`
sunwinner
  • 浏览: 204530 次
  • 性别: Icon_minigender_1
  • 来自: 上海
社区版块
存档分类
最新评论

Cascading Terminology and Concepts

 
阅读更多

Cascading is a data processing API and processing query planner used for defining, sharing, and executing data-processing workflows on a single computing node or distributed computing cluster. On a single node, Cascading's "local mode" can be used to efficiently test code and process local files before being deployed on a cluster. On a distributed computing cluster using Apache Hadoop platform, Cascading adds an abstraction layer over the Hadoop API, greatly simplifying Hadoop application development, job creation, and job scheduling. Java developers can leverage Cascading to develop robust Data Analytics and Data Management applications on Apache Hadoop. You can find a kick start example in this blog post.

 

Terminology of Cascading

The Cascading processing model is based on a metaphor of pipes (data streams) and filters (data operations). Thus the Cascading API allows the developer to assemble pipe assemblies that split, merge, group, or join streams of data while applying operations to each data record or groups of records.

 

In Cascading, we call a data record a tuple, a simple chain of pipes without forks or merges a branch, an interconnected set of pipe branches a pipe assembly, and a series of tuples passing through a pipe branch or assembly a tuple stream.

 

Pipe assemblies are specified independently of the data source they are to process. So before a pipe assembly can be executed, it must be bound to taps, i.e., data sources and sinks. The result of binding one or more pipe assemblies to taps is a flow, which is executed on a computer or cluster using the Hadoop framework.

 

 

Multiple flows can be grouped together and executed as a single process. In this context, if one flow depends on the output of another, it is not executed until all of its data dependencies are satisfied. Such a collection of flows is called a cascade.

 

Concepts of Cascading

  • Pipe Assemblies:  Pipe assemblies define what work should be done against tuple streams, which are read from tap sources and written to tap sinks. The work performed on the data stream may include actions such as filtering, transforming, organizing, and calculating. Pipe assemblies may use multiple sources and multiple sinks, and may define splits, merges, and joins to manipulate the tuple streams.
  • Pipes:  The base class cascading.pipe.Pipe and its subclasses are shown in the diagram below.

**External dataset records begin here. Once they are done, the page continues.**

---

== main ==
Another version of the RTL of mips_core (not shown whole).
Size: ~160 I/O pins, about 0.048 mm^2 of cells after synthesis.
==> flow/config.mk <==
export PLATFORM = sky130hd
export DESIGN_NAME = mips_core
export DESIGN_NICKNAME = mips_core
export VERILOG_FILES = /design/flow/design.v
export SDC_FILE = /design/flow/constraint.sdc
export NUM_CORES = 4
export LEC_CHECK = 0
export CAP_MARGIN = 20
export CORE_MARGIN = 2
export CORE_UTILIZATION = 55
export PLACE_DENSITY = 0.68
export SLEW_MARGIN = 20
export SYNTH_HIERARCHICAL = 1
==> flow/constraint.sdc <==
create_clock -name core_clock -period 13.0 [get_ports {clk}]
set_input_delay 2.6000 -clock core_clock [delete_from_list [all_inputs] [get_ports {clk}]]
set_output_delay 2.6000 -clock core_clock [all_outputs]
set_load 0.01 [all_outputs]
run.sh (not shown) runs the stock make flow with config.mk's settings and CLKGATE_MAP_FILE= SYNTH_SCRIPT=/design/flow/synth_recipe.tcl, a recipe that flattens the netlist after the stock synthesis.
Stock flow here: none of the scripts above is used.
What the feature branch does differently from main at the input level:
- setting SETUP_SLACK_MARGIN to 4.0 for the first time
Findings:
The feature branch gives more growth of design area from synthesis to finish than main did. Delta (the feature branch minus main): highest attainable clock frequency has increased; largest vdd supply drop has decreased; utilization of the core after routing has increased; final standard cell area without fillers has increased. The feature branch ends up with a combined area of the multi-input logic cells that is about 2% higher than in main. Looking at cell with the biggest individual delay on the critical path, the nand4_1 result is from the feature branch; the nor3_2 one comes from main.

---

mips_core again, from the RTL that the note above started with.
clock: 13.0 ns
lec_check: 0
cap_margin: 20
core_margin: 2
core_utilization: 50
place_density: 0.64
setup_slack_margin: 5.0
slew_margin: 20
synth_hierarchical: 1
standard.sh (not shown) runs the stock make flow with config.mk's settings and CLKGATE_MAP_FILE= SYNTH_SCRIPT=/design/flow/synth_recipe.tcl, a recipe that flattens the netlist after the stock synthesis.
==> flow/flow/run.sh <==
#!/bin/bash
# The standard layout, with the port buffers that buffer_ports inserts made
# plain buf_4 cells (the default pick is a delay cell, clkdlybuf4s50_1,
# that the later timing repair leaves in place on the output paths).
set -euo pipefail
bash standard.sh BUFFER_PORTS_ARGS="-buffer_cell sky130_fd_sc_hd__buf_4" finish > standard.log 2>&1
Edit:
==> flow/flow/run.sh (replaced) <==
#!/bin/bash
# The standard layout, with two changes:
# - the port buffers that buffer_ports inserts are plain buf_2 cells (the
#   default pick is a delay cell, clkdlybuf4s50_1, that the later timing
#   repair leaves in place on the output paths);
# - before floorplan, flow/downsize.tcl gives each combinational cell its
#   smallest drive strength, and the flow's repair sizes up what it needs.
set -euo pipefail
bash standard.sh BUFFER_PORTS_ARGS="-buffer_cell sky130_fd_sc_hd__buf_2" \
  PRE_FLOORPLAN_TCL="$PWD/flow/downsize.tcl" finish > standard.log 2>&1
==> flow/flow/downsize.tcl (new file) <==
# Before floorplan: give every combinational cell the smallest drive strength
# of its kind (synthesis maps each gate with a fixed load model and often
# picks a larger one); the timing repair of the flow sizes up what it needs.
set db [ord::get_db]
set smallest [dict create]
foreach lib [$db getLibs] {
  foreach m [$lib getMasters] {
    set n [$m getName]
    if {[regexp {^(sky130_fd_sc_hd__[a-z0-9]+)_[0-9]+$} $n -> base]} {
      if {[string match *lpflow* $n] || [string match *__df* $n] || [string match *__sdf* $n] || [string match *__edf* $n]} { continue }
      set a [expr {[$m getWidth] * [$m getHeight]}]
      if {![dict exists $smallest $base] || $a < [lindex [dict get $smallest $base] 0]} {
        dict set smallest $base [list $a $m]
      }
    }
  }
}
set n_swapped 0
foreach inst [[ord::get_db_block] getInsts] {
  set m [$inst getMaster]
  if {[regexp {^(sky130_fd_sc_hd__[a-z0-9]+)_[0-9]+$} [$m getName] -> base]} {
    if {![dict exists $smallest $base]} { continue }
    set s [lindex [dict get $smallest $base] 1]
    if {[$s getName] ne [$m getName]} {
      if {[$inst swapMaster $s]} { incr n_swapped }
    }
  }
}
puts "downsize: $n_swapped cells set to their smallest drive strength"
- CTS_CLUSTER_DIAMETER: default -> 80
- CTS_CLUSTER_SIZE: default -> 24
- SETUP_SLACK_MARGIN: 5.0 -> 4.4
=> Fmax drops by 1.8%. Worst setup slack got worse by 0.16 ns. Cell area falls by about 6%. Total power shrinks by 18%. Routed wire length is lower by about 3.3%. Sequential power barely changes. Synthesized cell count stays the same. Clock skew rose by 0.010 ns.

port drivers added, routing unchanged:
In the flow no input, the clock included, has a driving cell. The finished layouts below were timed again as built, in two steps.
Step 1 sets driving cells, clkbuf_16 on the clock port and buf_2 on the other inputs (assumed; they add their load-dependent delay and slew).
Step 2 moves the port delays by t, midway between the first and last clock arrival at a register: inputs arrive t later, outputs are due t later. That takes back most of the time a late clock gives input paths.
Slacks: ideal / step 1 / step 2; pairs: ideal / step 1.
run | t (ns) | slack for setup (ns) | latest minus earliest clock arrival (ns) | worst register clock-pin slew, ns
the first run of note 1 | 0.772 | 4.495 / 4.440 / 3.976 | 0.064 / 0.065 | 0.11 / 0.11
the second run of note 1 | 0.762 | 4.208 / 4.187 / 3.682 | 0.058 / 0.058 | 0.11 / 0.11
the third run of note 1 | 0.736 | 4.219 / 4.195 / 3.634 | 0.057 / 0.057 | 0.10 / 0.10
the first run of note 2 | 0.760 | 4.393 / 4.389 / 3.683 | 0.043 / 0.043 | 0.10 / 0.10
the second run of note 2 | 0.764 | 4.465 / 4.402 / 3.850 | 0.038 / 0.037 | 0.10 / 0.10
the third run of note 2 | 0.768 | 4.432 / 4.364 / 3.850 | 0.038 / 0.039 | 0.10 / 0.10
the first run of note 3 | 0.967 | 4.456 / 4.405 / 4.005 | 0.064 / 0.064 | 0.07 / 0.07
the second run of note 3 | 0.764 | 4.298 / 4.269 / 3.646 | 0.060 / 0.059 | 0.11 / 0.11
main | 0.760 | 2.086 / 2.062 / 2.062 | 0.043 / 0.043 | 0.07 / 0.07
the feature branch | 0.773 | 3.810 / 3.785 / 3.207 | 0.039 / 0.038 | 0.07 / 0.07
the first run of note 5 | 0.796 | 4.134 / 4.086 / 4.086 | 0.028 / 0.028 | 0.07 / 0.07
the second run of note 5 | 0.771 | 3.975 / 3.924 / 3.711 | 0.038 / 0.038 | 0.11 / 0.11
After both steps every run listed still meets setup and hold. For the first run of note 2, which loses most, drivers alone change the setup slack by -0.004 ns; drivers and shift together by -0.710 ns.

    The following table summarizes the different types of pipes.

    We will talk more about pipes in another blog post.
  • Connector: Cascading supports pluggable planners that allow it to execute on differing platforms. Planners are invoked by an associated FlowConnector subclass. Currently, only two planners are provided: LocalFlowConnector and HadoopFlowConnector.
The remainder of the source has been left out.